Bioprinted Hormone-Responsive Bilayer Model of Human Endometrium for Embryo Implantation Studies.

Implantation failure is a major challenge in reproductive medicine, with two-thirds of cases attributed to poor uterine receptivity. Current models have limited utility in capturing the complexities of the endometrium. This study introduces a novel bioprinted endometrial model with epithelial and stromal cells in a bilayer structure, designed to replicate the hormone-regulated endometrial environment and support embryo implantation studies. Alginate-based bioink formulations, cross-linked with calcium chloride or calcium gluconate, were optimized for 3D cell bioprinting, based on key parameters: reduced spreading ratio, lower printed line width standard deviation (SD), slower degradation rates, and enhanced cell viability. Human endometrial epithelial (RL95-2) and stromal (T HESCs) cell lines were encapsulated in the bioink and bioprinted in a bilayer structure: Clear stratification mimicking the layered architecture of native endometrium was confirmed using fluorescent microscopy. Sequential hormonal treatments with estradiol (proliferative phase), followed by estradiol and progesterone (secretory phase) highlighted the model's hormone-responsiveness. Estradiol significantly enhanced cell viability by day 2, while progesterone reduced cell viability by day 5, consistent with adaptation to the proliferative and secretory phases.
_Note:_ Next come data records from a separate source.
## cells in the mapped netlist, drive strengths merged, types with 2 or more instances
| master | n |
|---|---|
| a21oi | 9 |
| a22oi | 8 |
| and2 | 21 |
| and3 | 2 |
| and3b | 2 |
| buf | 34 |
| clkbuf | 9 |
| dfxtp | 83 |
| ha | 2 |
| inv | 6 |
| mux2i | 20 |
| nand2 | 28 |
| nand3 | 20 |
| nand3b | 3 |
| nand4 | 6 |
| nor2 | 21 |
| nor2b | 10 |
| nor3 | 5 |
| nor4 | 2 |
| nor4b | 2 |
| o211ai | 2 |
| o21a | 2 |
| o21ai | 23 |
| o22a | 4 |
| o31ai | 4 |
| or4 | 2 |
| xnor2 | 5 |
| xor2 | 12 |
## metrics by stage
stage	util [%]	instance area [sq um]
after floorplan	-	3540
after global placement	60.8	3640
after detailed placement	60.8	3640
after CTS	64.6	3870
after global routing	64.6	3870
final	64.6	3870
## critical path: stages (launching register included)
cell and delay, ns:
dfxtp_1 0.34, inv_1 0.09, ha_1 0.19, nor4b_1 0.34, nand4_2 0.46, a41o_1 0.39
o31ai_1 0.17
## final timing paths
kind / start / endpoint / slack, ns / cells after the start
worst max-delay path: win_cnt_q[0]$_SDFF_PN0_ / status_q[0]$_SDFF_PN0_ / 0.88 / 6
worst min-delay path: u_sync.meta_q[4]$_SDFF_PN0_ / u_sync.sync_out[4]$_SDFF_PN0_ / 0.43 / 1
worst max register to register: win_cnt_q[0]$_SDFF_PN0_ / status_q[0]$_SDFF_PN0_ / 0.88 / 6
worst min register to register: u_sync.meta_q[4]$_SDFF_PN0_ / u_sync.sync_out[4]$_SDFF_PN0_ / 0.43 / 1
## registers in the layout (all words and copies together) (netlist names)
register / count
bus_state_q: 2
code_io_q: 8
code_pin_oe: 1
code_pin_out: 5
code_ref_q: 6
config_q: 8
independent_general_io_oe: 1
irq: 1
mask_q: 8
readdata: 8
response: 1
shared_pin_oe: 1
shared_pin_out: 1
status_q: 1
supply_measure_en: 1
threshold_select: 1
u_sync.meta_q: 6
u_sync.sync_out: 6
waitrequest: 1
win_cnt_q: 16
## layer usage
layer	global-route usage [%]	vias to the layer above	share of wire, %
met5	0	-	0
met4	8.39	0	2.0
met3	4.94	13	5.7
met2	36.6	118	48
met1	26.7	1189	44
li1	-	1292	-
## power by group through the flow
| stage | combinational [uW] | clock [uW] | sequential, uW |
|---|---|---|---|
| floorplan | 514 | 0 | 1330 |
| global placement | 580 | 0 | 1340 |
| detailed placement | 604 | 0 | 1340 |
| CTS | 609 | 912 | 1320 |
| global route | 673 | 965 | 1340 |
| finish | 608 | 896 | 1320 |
--- src/pkg/supply_supervisor_defines.vh ---
// register map, field positions and timing constants for the supply supervisor control
// assumes a 250 MHz system clock and APB register access
`ifndef SUPPLY_SUPERVISOR_DEFINES_VH
`define SUPPLY_SUPERVISOR_DEFINES_VH

// clock rate in MHz
`define CLOCK_MHZ            250
// times in ns as printed
`define SLOW_DELAY_NS        150000
`define FAST_DELAY_NS        2000
`define OVERSHOOT_NS         6000
// cycle counts derived from times; least times rounded up
`define SLOW_DELAY_CYC       ((`SLOW_DELAY_NS * `CLOCK_MHZ + 999) / 1000)
`define FAST_DELAY_CYC       ((`FAST_DELAY_NS * `CLOCK_MHZ + 999) / 1000)
`define OVERSHOOT_CYC        ((`OVERSHOOT_NS * `CLOCK_MHZ + 999) / 1000)
`define CNT_W                16

// register byte addresses
`define ADDR_LOW_CTRL        12'h000
`define ADDR_HIGH_CTRL       12'h004
`define ADDR_FLAGS           12'h008
`define ADDR_MODE            12'h00C
`define ADDR_STATE           12'h010
// unlock and prolong offsets are word indexes; byte address is four times the index
`define IDX_UNLOCK           10'h110
`define IDX_PROLONG          10'h112
`define ADDR_UNLOCK          ({`IDX_UNLOCK, 2'b00})
`define ADDR_PROLONG         ({`IDX_PROLONG, 2'b00})
`define ADDR_W               12

// side control fields
`define F_SUP_EN             0
`define F_SUP_KEEP           1
`define F_SUP_FP             2
`define F_MON_EN             3
`define F_MON_FP             4
`define F_AUTO               5
`define CTRL_W               6
`define CTRL_RESET           6'h01

// flags register fields
`define F_LOW_SETTLE         0
`define F_HIGH_SETTLE        1
`define F_HOLD               2
`define F_OVERSHOOT          3
`define F_HUNG               4

// mode register fields
`define F_DEEP_REQ           0

// unlock key and prolong enable mask
`define UNLOCK_KEY           16'h9602
`define PROLONG_MASK         16'h0800

// supervisor state encoding
`define ST_OFF               2'h0
`define ST_NORMAL            2'h1
`define ST_FULL              2'h2

`endif

--- src/core/side_state_decode.v ---
// decodes one supply side's control bits into its awake and deep sleep states
// assumes plain control bits from the register file; purely combinational
`timescale 1ns/1ps
`include "supply_supervisor_defines.vh"

module side_state_decode (
  // control bits
  input  wire [5:0] i_ctrl,
  input  wire       i_deep_sleep,
  // decoded states
  output reg  [1:0] o_sup_state,
  output reg  [1:0] o_mon_state
);

  reg [1:0] awake_sup;
  reg [1:0] awake_mon;

  // awake state from enable and full performance, then deep sleep override
  always @* begin
    awake_sup = i_ctrl[`F_SUP_EN] ? (i_ctrl[`F_SUP_FP] ? `ST_FULL : `ST_NORMAL) : `ST_OFF;
    awake_mon = i_ctrl[`F_MON_EN] ? (i_ctrl[`F_MON_FP] ? `ST_FULL : `ST_NORMAL) : `ST_OFF;
    o_sup_state = awake_sup;
    o_mon_state = awake_mon;
    if (i_deep_sleep) begin
      if (!i_ctrl[`F_AUTO]) begin
        // manual: supervisor kept only with keep bit, monitor always kept
        o_sup_state = i_ctrl[`F_SUP_KEEP] ? awake_sup : `ST_OFF;
        o_mon_state = awake_mon;
      end else begin
        // automatic: kept full performance supervisor and full performance monitor drop to normal, all else off
        o_sup_state = (i_ctrl[`F_SUP_EN] && i_ctrl[`F_SUP_KEEP] && i_ctrl[`F_SUP_FP]) ?
                      `ST_NORMAL : `ST_OFF;
        o_mon_state = (awake_mon == `ST_FULL) ? `ST_NORMAL : `ST_OFF;
      end
    end
  end

endmodule

--- src/core/supply_supervisor_lowpower_control.v ---
// supply supervisor and monitor control with wake-up hold-off and settling flags
// assumes an APB master on the system clock; comparators and regulator are outside
//
// How it works
// - slow wake hold-off 150 us in normal mode
// - fast 2 us hold-off when off or full
// - oscillator may overshoot 6 us after deep exit
// - sub-system clock never gated by hold-off
// - full performance settling delay about 2 us
// - normal mode settling delay about 150 us
// - low supervisor awake state from enable, full
// - manual deep sleep keeps state if keep bit
// - automatic deep sleep off except all-ones normal
// - slow wake only for normal low supervisor or low monitor
// - low monitor deep states per manual or automatic
// - high supervisor follows low side manual rules
// - high automatic deep sleep off except all-ones
// - high monitor deep states per manual, automatic
// - unlock key then mask enables prolongation; brownout clears
// - program reset, external reset clear hung state
`timescale 1ns/1ps
`include "supply_supervisor_defines.vh"

module supply_supervisor_lowpower_control (
  // clock and resets
  input  wire        i_clock,
  input  wire        i_reset_n,
  input  wire        i_brownout_reset,
  input  wire        i_program_unexpected_reset,
  input  wire        i_external_reset,
  // apb slave
  input  wire        i_psel,
  input  wire        i_penable,
  input  wire        i_pwrite,
  input  wire [11:0] i_paddr,
  input  wire [31:0] i_pwdata,
  input  wire [3:0]  i_pstrb,
  output wire        o_pready,
  output reg  [31:0] o_prdata,
  output reg         o_pslverr,
  // power mode events
  input  wire        i_wake_event,
  // supervisor states to analogue
  output wire [1:0]  o_low_sup_state,
  output wire [1:0]  o_low_mon_state,
  output wire [1:0]  o_high_sup_state,
  output wire [1:0]  o_high_mon_state,
  // clock and execution gating
  output reg         o_exec_hold,
  output wire        o_main_clock_enable,
  output wire        o_sub_clock_enable,
  output reg         o_osc_overshoot,
  output reg         o_prolong_enable
);

  reg  [`CTRL_W-1:0] low_side_ctrl_reg;
  reg  [`CTRL_W-1:0] high_side_ctrl_reg;
  reg                deep_sleep;
  reg                low_settle_flag;
  reg                high_settle_flag;
  reg  [`CNT_W-1:0]  low_settle_cnt;
  reg  [`CNT_W-1:0]  high_settle_cnt;
  reg  [`CNT_W-1:0]  hold_cnt;
  reg  [`CNT_W-1:0]  over_cnt;
  reg                unlocked;
  reg                hung;
  reg  [15:0]        unlock_word;
  reg  [2:0]         ext_sync;
  reg  [1:0]         wake_sync;
  reg  [1:0]         puc_sync;
  reg  [1:0]         bor_sync;
  wire               wake_level;
  wire               wake_rise;
  wire               ext_rise;
  wire               puc_level;
  wire               bor_level;
  wire               wr;
  wire               rd;
  wire               low_slow;
  wire               high_slow;
  wire               wake_slow;
  wire [`CNT_W-1:0]  slow_cyc;
  wire [`CNT_W-1:0]  fast_cyc;
  wire [`CNT_W-1:0]  over_cyc;
  reg  [31:0]        next_prdata;
  reg                next_pslverr;

  // counts worked out at 32 bits, then cut on purpose to the counter width
  wire [31:0]        slow_cyc_full = `SLOW_DELAY_CYC;
  wire [31:0]        fast_cyc_full = `FAST_DELAY_CYC;
  wire [31:0]        over_cyc_full = `OVERSHOOT_CYC;

  assign slow_cyc = slow_cyc_full[`CNT_W-1:0];
  assign fast_cyc = fast_cyc_full[`CNT_W-1:0];
  assign over_cyc = over_cyc_full[`CNT_W-1:0];

  // pin inputs pass two flops before use
  always @(posedge i_clock or negedge i_reset_n) begin
    if (!i_reset_n) begin
      wake_sync <= 2'h0;
      puc_sync  <= 2'h0;
      bor_sync  <= 2'h0;
      ext_sync  <= 3'h0;
    end else begin
      wake_sync <= {wake_sync[0], i_wake_event};
      puc_sync  <= {puc_sync[0], i_program_unexpected_reset};
      bor_sync  <= {bor_sync[0], i_brownout_reset};
      ext_sync  <= {ext_sync[1:0], i_external_reset};
    end
  end

  assign wake_level = wake_sync[1];
  assign puc_level  = puc_sync[1];
  assign bor_level  = bor_sync[1];
  assign ext_rise   = ext_sync[1] & ~ext_sync[2];

  // synchronised wake level taken only while in deep sleep
  assign wake_rise = wake_level & deep_sleep;

  // apb decode; always zero wait states
  assign o_pready = 1'b1;
  assign wr = i_psel & i_penable & i_pwrite;
  assign rd = i_psel & ~i_penable & ~i_pwrite;

  // per-side state decode
  side_state_decode u_low (
    .i_ctrl       (low_side_ctrl_reg),
    .i_deep_sleep (deep_sleep),
    .o_sup_state  (o_low_sup_state),
    .o_mon_state  (o_low_mon_state)
  );

  side_state_decode u_high (
    .i_ctrl       (high_side_ctrl_reg),
    .i_deep_sleep (deep_sleep),
    .o_sup_state  (o_high_sup_state),
    .o_mon_state  (o_high_mon_state)
  );

  // settle speed: normal-mode supervisor means slow
  assign low_slow  = low_side_ctrl_reg[`F_SUP_EN] & ~low_side_ctrl_reg[`F_SUP_FP];
  assign high_slow = high_side_ctrl_reg[`F_SUP_EN] & ~high_side_ctrl_reg[`F_SUP_FP];
  // slow wake when the low supervisor or low monitor is in normal mode
  assign wake_slow = low_slow |
                     (low_side_ctrl_reg[`F_MON_EN] & ~low_side_ctrl_reg[`F_MON_FP]);

  // clock gating: sub clock free running, main clock held with execution
  assign o_sub_clock_enable  = 1'b1;
  assign o_main_clock_enable = ~o_exec_hold;

  // control registers and deep sleep request
  always @(posedge i_clock or negedge i_reset_n) begin
    if (!i_reset_n) begin
      low_side_ctrl_reg  <= `CTRL_RESET;
      high_side_ctrl_reg <= `CTRL_RESET;
      deep_sleep         <= 1'b0;
    end else begin
      if (wr && i_paddr == `ADDR_LOW_CTRL && i_pstrb[0])
        low_side_ctrl_reg <= i_pwdata[`CTRL_W-1:0];
      if (wr && i_paddr == `ADDR_HIGH_CTRL && i_pstrb[0])
        high_side_ctrl_reg <= i_pwdata[`CTRL_W-1:0];
      // wake wins over a fresh sleep request in the same cycle
      if (wake_rise || puc_level || ext_rise)
        deep_sleep <= 1'b0;
      else if (wr && i_paddr == `ADDR_MODE && i_pstrb[0] && i_pwdata[`F_DEEP_REQ])
        deep_sleep <= 1'b1;
    end
  end

  // settling delays, restarted by each write to a control register
  always @(posedge i_clock or negedge i_reset_n) begin
    if (!i_reset_n) begin
      low_settle_flag  <= 1'b0;
      high_settle_flag <= 1'b0;
      low_settle_cnt   <= {`CNT_W{1'b0}};
      high_settle_cnt  <= {`CNT_W{1'b0}};
    end else begin
      if (wr && i_paddr == `ADDR_LOW_CTRL && i_pstrb[0]) begin
        low_settle_flag <= 1'b1;
        low_settle_cnt  <= (i_pwdata[`F_SUP_EN] && !i_pwdata[`F_SUP_FP]) ?
                           slow_cyc : fast_cyc;
      end else if (low_settle_flag) begin
        if (low_settle_cnt <= 16'h0001)
          low_settle_flag <= 1'b0;
        low_settle_cnt <= low_settle_cnt - 16'h0001;
      end
      if (wr && i_paddr == `ADDR_HIGH_CTRL && i_pstrb[0]) begin
        high_settle_flag <= 1'b1;
        high_settle_cnt  <= (i_pwdata[`F_SUP_EN] && !i_pwdata[`F_SUP_FP]) ?
                            slow_cyc : fast_cyc;
      end else if (high_settle_flag) begin
        if (high_settle_cnt <= 16'h0001)
          high_settle_flag <= 1'b0;
        high_settle_cnt <= high_settle_cnt - 16'h0001;
      end
    end
  end

  // wake-up hold-off and oscillator overshoot window
  always @(posedge i_clock or negedge i_reset_n) begin
    if (!i_reset_n) begin
      o_exec_hold     <= 1'b0;
      o_osc_overshoot <= 1'b0;
      hold_cnt        <= {`CNT_W{1'b0}};
      over_cnt        <= {`CNT_W{1'b0}};
    end else begin
      if (wake_rise) begin
        o_exec_hold     <= 1'b1;
        hold_cnt        <= wake_slow ? slow_cyc : fast_cyc;
        o_osc_overshoot <= 1'b1;
        over_cnt        <= over_cyc;
      end else begin
        // release without software once the count runs out
        if (o_exec_hold) begin
          if (hold_cnt <= 16'h0001)
            o_exec_hold <= 1'b0;
          hold_cnt <= hold_cnt - 16'h0001;
        end
        if (o_osc_overshoot) begin
          if (over_cnt <= 16'h0001)
            o_osc_overshoot <= 1'b0;
          over_cnt <= over_cnt - 16'h0001;
        end
      end
    end
  end

  // hung flag: sleep entered while settling; cleared by program and external resets
  always @(posedge i_clock or negedge i_reset_n) begin
    if (!i_reset_n) begin
      hung <= 1'b0;
    end else if (puc_level || ext_rise) begin
      hung <= 1'b0;
    end else if (wr && i_paddr == `ADDR_MODE && i_pstrb[0] && i_pwdata[`F_DEEP_REQ] &&
                 (low_settle_flag || high_settle_flag)) begin
      hung <= 1'b1; // a limitation kept visible: software ignored the settle flags
    end
  end

  // prolongation unlock sequence; brown-out clears it
  always @(posedge i_clock or negedge i_reset_n) begin
    if (!i_reset_n) begin
      unlock_word      <= 16'h0000;
      unlocked         <= 1'b0;
      o_prolong_enable <= 1'b0;
    end else if (bor_level) begin
      unlock_word      <= 16'h0000;
      unlocked         <= 1'b0;
      o_prolong_enable <= 1'b0;
    end else if (wr && i_paddr == `ADDR_UNLOCK) begin
      unlock_word <= i_pwdata[15:0];
      unlocked    <= (i_pwdata[15:0] == `UNLOCK_KEY);
    end else if (wr && i_paddr == `ADDR_PROLONG && unlocked &&
                 (i_pwdata[15:0] & `PROLONG_MASK) != 16'h0000) begin
      o_prolong_enable <= 1'b1;
    end
  end

  // read mux; unmapped addresses answer with an error
  always @* begin
    next_prdata  = 32'h00000000;
    next_pslverr = 1'b0;
    case (i_paddr)
      `ADDR_LOW_CTRL:        next_prdata = {26'h0, low_side_ctrl_reg};
      `ADDR_HIGH_CTRL:       next_prdata = {26'h0, high_side_ctrl_reg};
      `ADDR_FLAGS:           next_prdata = {27'h0, hung, o_osc_overshoot, o_exec_hold,
                                            high_settle_flag, low_settle_flag};
      `ADDR_MODE:            next_prdata = {31'h0, deep_sleep};
      `ADDR_STATE:           next_prdata = {24'h0, o_high_mon_state, o_high_sup_state,
                                            o_low_mon_state, o_low_sup_state};
      `ADDR_UNLOCK:          next_prdata = {16'h0, unlock_word};
      `ADDR_PROLONG:         next_prdata = {20'h0, o_prolong_enable, 11'h0};
      default:               next_pslverr = 1'b1;
    endcase
  end

  // read data and error registered in the setup cycle
  always @(posedge i_clock or negedge i_reset_n) begin
    if (!i_reset_n) begin
      o_prdata  <= 32'h00000000;
      o_pslverr <= 1'b0;
    end else if (i_psel && !i_penable) begin
      o_prdata  <= rd ? next_prdata : 32'h00000000;
      o_pslverr <= next_pslverr;
    end
  end

endmodule

--- config.mk ---
export PLATFORM = sky130hd
export DESIGN_NAME = supply_supervisor_lowpower_control
export DESIGN_NICKNAME = d
export VERILOG_FILES = /design/src/core/side_state_decode.v /design/src/core/supply_supervisor_lowpower_control.v
export VERILOG_INCLUDE_DIRS = /design/src /design/src/pkg
export SDC_FILE = /design/constraint.sdc
export NUM_CORES = 1
export LEC_CHECK = 0
export ABC_AREA = 1
export BUFFER_PORTS_ARGS = -buffer_cell sky130_fd_sc_hd__buf_2
export CAP_MARGIN = 5
export CORE_MARGIN = 2
export CORE_UTILIZATION = 58
export CTS_BUF_LIST = sky130_fd_sc_hd__clkbuf_16
export DETAILED_ROUTE_END_ITERATION = 10
export PLACE_DENSITY = 0.83
export SLEW_MARGIN = 15
export SYNTH_ARGS = -nofsm -noshare
export SYNTH_HDL_FRONTEND = slang
export SYNTH_HIERARCHICAL = 1
export SYNTH_SLANG_ARGS = --single-unit
export TNS_END_PERCENT = 30
--- constraint.sdc ---
create_clock -name i_clock -period 1.58 [get_ports i_clock]
set_input_delay 0.079 -clock i_clock [delete_from_list [all_inputs] [get_ports i_clock]]
set_output_delay 0.079 -clock i_clock [all_outputs]
set_load 0.03 [all_outputs]
-- After elaboration in Yosys (flattened, before gate mapping)
Index checks and enable logic that the tools add are counted.
- add/sub/neg operators: 4
- order comparisons: 4
- equal/unequal tests: 10
- mux-type cells: 58
- bitwise gates (word level): 15
- reductions and logical operators: 35
- operators with widths (cell ; count):
    two-way mux 16 bit ; 12
    one-hot mux 16 bit (7 select lines) ; 1
    <= comparator 16 x 1 -> 1 bit (second input constant) ; 4
    subtractor 16 x 1 -> 16 bit (second input constant) ; 4
    two-way mux 2 bit ; 18
    two-way mux 32 bit ; 1
    two-way mux 1 bit ; 26
    equality test 12 x 11 -> 1 bit (second input constant) ; 2
    equality test 12 x 4 -> 1 bit (second input constant) ; 2
    logical AND 1 bit ; 18
    equality test 16 bit (second input constant) ; 1
    nonzero test 2 bit ; 8
    equality test 12 x 3 -> 1 bit (second input constant) ; 1
    equality test 12 x 5 -> 1 bit (second input constant) ; 1
    zero test 12 bit ; 1
    AND 1 bit ; 8
    OR reduction 7 bit ; 1
    NOT 1 bit ; 6
    equality test 2 bit (second input constant) ; 2
    logical OR 1 bit ; 4
    zero test 1 bit ; 2
    != test 2 bit (second input constant) ; 1
    AND reduction 2 bit ; 1
    OR 1 bit ; 1
- flip-flop bits (word level): 142
- input port bits: 57
- output and inout bits: 47
- logic and storage cells: 147

-- Longest topological paths before layout
Gate-level depths: netlist (run 1).
- word-level depth: 8
- depth in mapped cells: 10
- gate-level depth less buffers: 10

-- Modules after synthesis
Netlist (run 1), hierarchy kept.
- modules (own cells, without submodules) (module ; instances ; cells an instance ; area each (µm²) ; sequential area each (µm²)):
    supply_supervisor_lowpower_control ; 1 ; 900 ; 6810.3 ; 3155.5
    side_state_decode ; 2 ; 19 ; 77.6 ; 0.0

-- Least setup slack after synthesis (run 1)
OpenSTA, ideal clock, no wires.
- path type: register to register
- from: reg o_exec_hold
- to: reg hold_cnt[11]
- library setup time: 0.123 ns
- arrival: 1.428 ns
- required time: 1.457 ns
- path slack: 0.028 ns
- cell stages (with the launch flop): 6
- buffers on the path: 0
- period minus slack after synthesis: 1.552 ns
- cells stage by stage: dfrtp_1 inv_1 nor3_1 nand3_1 o21ai_0 a21oi_1
- cells in the longest elaborated chain, start to end: 1
- RTL lines (element ; line ; RTL):
    from (decl) ; supply_supervisor_lowpower_control.v:49 ; output reg o_exec_hold,
    from (signal assigned) ; supply_supervisor_lowpower_control.v:202 ; o_exec_hold <= 1'b0;
    from (signal assigned) ; supply_supervisor_lowpower_control.v:208 ; o_exec_hold <= 1'b1;
    from (signal assigned) ; supply_supervisor_lowpower_control.v:216 ; o_exec_hold <= 1'b0;
    nonzero test 2 bit (no line) ; - ;
    to (signal assigned) ; supply_supervisor_lowpower_control.v:204 ; hold_cnt <= {`CNT_W{1'b0}};
    to (signal assigned) ; supply_supervisor_lowpower_control.v:209 ; hold_cnt <= wake_slow ? slow_cyc : fast_cyc;
    to (signal assigned) ; supply_supervisor_lowpower_control.v:217 ; hold_cnt <= hold_cnt - 16'h0001;
    to (decl) ; supply_supervisor_lowpower_control.v:63 ; reg [`CNT_W-1:0] hold_cnt;
No other way between the ends.
A chain may end at the register's enable or synchronous reset.

-- Worst setup path in the final report (run 1)
- from: reg deep_sleep
- to: out o_low_mon_state[1]
- cells in the longest elaborated chain, start to end: 1
- RTL lines (element ; line ; RTL):
    from (decl) ; supply_supervisor_lowpower_control.v:58 ; reg deep_sleep;
    from (signal assigned) ; supply_supervisor_lowpower_control.v:156 ; deep_sleep <= 1'b0;
    from (signal assigned) ; supply_supervisor_lowpower_control.v:164 ; deep_sleep <= 1'b0;
    from (signal assigned) ; supply_supervisor_lowpower_control.v:166 ; deep_sleep <= 1'b1;
    two-way mux 2 bit ; side_state_decode.v:24 ; if (i_deep_sleep) begin
    to (decl) ; supply_supervisor_lowpower_control.v:45 ; output wire [1:0] o_low_mon_state,
No other way between the ends.

==> reports/results.ini, run 1 <==
[min_path]
min_path_type=input port to register
min-delay-start=i_paddr[0]

[worst_setup_path]
cp.required_ns=1.50
cp-startpoint=deep_sleep
cp-end-kind=primary output
worstPathMaxFanout=7
setup.worst_path.class=register to primary output
worstPathArrival_ns=1.51
reg2reg_from=over_cnt[2]
start_kind=register

[synth]
synth_top_area_cell=dfrtp_1
synthTopCellsByArea=dfrtp_1 (45%), nand2_1 (11%), inv_1 (7.5%)
async_flop_share_pct=100.0
netlist_top_cells_count=nand2_1 (208), inv_1 (139), nor2_1 (138), dfrtp_1 (124), nand3_1 (78)
ys_types=39
synth_top_family_by_area=simple AND/OR/NAND/NOR gates
yosysWarnings=6
synthMuxAreaShare_pct=0
synth_seq_cells=126
synth_fa_ha_area_share_pct=1.437
synth_xor_area_share_pct=1.760
syn_area_um2=6965
synth-simple-area-share_pct=30.02
postSynthAreaPerCell_um2=7.426
synth_enable_flop_cells=0
synth-compound-area-share_pct=10.11
postSynthCellCount=938
synth.top_cell.area_share_pct=44.55
synth_ff_type=dfrtp_1
yosysSeqAreaShare_pct=45.30
yosysMostFrequentCell=nand2_1

[power]
clockPowerShare_pct=52.7
p_comb_share_pct=7.3
swShare_pct=23.05
power.density_nw_per_um2=1002
pwr-share-seq_pct=40.0
p_int_mw=6.675
ir_drop_mv=0.6923
leakage_nw=4.550
p_switching_mw=2.000

[timing]
setup_ws_ns=-0.004309
finClkSkew_ns=0.004607
rsz0062_at_grt=true
setup_viol=1
slew_viol_final=0
min_period_ns=1.584
fmax_ghz=0.6312
period_share_pct=100.3
hold_viol_final=0
finalSetupTns_ns=-0.004309

[placed_design]
io_buffer_count=66
gp_congestion=0.9070
dpl_worst_slack_ns=0.01279
dp_hpwl_mm=11.33

[clock_network]
clock_latency_ns=0.42
cts_buffer_depth=2
root_buffer=clkbuf_16
cts.sinks=126
clk_pin_slew_ns=0.06
numCtsBuffers=17
htree_levels=4
cts_tree=done

[routing]
detail-route-antenna-nets=0
drt_wl_total_mm=16.92
first_pass_iters=5
wire_per_inst_um=13.93
drtIter0Drc=569
remaining_drc_errors=0
vias=6550
via_per_inst=5.395

[floorplan]
initial_utilization_pct=58.72
design.core.area_um2=11860
dieArea_um2=12900
fp-row-count=40
die_h_um=113.6
die_x_um=113.6
io_pins=104

[status]
violations=negative setup slack
status=finished with violations

[global_routing]
antenna_found_initial=0
grt_overflow=0
grtUsageTotal_pct=26.94
grt_pass1_vias=6170
grt_max_degree=44
grt_pass1_wl_mm=27.72

[layout]
antenna_cells=0
area_delta_synth_final_pct=24.23
layout.nets=1119
drive_gt1_share_pct=18.65

[run]
cap_violations=0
Hormone-treated constructs displayed significantly lower E-cadherin expression, higher mRNA expression of various integrins and of vascular endothelial growth factor (VEGF), and reduced metalloproteinase (MMP)-2 secretion after 5 days, mirroring in vivo endometrial remodeling under progesterone influence. JAR spheroids, representing human blastocyst cells, adhered to and infiltrated the epithelial layer of the hormone-treated, bilayered model, effectively simulating embryo implantation. This bioprinted bilayer endometrial model represents a significant advancement in reproductive biology. It offers a platform for studying in vitro endometrial receptivity and implantation and paves the way for personalized treatment approaches in recurrent implantation failure.